» **Exercise description**: Reproduce exactly, and only, the lines below from the one containing "to whole-period boundaries." through the one containing "half_lut = 11'd1432;".

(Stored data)
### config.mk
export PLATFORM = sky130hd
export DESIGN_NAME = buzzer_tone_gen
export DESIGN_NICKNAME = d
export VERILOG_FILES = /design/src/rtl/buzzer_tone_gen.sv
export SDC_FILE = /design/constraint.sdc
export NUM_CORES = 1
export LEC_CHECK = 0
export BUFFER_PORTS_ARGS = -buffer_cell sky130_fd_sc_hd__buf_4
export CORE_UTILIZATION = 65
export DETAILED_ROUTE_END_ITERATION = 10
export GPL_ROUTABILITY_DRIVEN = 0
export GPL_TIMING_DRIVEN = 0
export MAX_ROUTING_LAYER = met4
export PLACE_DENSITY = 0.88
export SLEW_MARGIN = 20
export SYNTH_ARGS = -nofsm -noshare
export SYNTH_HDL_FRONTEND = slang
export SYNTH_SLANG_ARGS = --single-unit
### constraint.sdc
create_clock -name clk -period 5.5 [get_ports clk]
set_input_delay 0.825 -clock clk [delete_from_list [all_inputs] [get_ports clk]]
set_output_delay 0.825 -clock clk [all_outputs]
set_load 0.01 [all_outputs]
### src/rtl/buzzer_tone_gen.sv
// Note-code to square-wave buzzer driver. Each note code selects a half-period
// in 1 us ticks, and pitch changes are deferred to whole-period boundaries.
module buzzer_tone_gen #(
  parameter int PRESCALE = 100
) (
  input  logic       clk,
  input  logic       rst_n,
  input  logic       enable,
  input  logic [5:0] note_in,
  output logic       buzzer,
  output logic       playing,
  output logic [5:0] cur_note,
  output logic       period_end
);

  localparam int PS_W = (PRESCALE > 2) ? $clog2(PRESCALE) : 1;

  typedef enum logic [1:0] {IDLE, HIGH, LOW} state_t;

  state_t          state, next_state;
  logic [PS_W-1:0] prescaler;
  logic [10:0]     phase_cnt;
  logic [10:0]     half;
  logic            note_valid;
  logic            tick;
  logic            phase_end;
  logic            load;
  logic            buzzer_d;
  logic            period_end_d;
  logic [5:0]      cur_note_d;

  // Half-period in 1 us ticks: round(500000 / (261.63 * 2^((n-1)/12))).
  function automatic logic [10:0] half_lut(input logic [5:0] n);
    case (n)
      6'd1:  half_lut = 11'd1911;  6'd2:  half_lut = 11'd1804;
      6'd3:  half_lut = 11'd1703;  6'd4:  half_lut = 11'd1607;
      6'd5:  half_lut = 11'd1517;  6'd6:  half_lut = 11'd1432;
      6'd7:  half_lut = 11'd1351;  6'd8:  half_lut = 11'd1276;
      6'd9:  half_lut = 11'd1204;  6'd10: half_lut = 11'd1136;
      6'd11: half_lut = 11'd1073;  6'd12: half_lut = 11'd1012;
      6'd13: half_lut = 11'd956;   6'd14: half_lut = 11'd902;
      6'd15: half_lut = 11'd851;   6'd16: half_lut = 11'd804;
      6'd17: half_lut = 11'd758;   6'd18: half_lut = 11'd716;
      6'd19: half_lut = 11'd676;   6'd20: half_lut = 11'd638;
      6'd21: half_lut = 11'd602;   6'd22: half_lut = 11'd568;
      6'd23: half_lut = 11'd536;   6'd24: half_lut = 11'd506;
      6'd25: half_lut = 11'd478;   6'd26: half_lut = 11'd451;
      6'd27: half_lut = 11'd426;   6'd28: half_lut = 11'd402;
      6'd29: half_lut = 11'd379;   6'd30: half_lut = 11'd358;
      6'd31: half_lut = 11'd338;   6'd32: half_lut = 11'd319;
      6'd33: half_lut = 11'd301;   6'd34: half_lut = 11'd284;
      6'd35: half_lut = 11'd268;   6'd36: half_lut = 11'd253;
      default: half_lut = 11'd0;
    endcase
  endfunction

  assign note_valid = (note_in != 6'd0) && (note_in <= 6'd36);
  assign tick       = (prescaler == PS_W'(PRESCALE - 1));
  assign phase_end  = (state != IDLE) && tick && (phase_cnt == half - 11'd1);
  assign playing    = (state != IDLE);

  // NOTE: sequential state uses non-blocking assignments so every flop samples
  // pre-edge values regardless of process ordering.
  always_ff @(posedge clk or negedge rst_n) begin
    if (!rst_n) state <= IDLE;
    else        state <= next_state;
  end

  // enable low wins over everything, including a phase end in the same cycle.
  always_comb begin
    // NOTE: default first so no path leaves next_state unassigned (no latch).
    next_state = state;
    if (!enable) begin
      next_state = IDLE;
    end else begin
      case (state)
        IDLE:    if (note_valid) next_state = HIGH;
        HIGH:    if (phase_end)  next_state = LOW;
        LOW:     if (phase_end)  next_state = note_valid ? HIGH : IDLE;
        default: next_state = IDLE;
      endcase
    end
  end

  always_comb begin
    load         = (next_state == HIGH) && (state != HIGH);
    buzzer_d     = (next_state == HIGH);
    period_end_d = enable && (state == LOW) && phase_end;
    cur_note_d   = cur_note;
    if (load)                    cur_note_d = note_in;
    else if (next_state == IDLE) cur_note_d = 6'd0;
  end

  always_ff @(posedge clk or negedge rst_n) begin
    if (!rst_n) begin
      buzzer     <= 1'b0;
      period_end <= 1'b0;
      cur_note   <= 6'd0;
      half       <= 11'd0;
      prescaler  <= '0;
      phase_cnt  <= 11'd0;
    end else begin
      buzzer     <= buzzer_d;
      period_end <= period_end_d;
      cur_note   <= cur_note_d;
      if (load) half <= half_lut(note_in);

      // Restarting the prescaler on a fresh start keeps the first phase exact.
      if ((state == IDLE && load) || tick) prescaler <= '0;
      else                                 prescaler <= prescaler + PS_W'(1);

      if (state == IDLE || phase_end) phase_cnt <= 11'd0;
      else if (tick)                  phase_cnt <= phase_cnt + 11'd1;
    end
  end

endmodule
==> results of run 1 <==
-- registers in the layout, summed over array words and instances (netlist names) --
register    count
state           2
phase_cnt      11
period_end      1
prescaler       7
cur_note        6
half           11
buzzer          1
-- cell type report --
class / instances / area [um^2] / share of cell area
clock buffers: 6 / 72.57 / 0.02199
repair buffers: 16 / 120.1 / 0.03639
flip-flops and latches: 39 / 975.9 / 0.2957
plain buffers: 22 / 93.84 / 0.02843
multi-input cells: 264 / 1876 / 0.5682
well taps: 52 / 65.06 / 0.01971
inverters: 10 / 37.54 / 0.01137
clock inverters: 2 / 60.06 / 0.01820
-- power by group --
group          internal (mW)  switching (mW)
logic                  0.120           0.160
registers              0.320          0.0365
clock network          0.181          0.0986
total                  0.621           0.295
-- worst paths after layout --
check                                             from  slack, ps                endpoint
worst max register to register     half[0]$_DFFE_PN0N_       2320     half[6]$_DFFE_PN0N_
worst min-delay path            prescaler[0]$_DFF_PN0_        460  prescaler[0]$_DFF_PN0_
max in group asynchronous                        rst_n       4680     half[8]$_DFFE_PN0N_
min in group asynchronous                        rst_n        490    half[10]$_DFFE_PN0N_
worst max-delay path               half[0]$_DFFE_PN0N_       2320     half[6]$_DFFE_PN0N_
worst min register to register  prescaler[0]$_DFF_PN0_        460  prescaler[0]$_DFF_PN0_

» **Result of this task**:
// in 1 us ticks, and pitch changes are deferred to whole-period boundaries.
module buzzer_tone_gen #(
  parameter int PRESCALE = 100
) (
  input  logic       clk,
  input  logic       rst_n,
  input  logic       enable,
  input  logic [5:0] note_in,
  output logic       buzzer,
  output logic       playing,
  output logic [5:0] cur_note,
  output logic       period_end
);

  localparam int PS_W = (PRESCALE > 2) ? $clog2(PRESCALE) : 1;

  typedef enum logic [1:0] {IDLE, HIGH, LOW} state_t;

  state_t          state, next_state;
  logic [PS_W-1:0] prescaler;
  logic [10:0]     phase_cnt;
  logic [10:0]     half;
  logic            note_valid;
  logic            tick;
  logic            phase_end;
  logic            load;
  logic            buzzer_d;
  logic            period_end_d;
  logic [5:0]      cur_note_d;

  // Half-period in 1 us ticks: round(500000 / (261.63 * 2^((n-1)/12))).
  function automatic logic [10:0] half_lut(input logic [5:0] n);
    case (n)
      6'd1:  half_lut = 11'd1911;  6'd2:  half_lut = 11'd1804;
      6'd3:  half_lut = 11'd1703;  6'd4:  half_lut = 11'd1607;
      6'd5:  half_lut = 11'd1517;  6'd6:  half_lut = 11'd1432;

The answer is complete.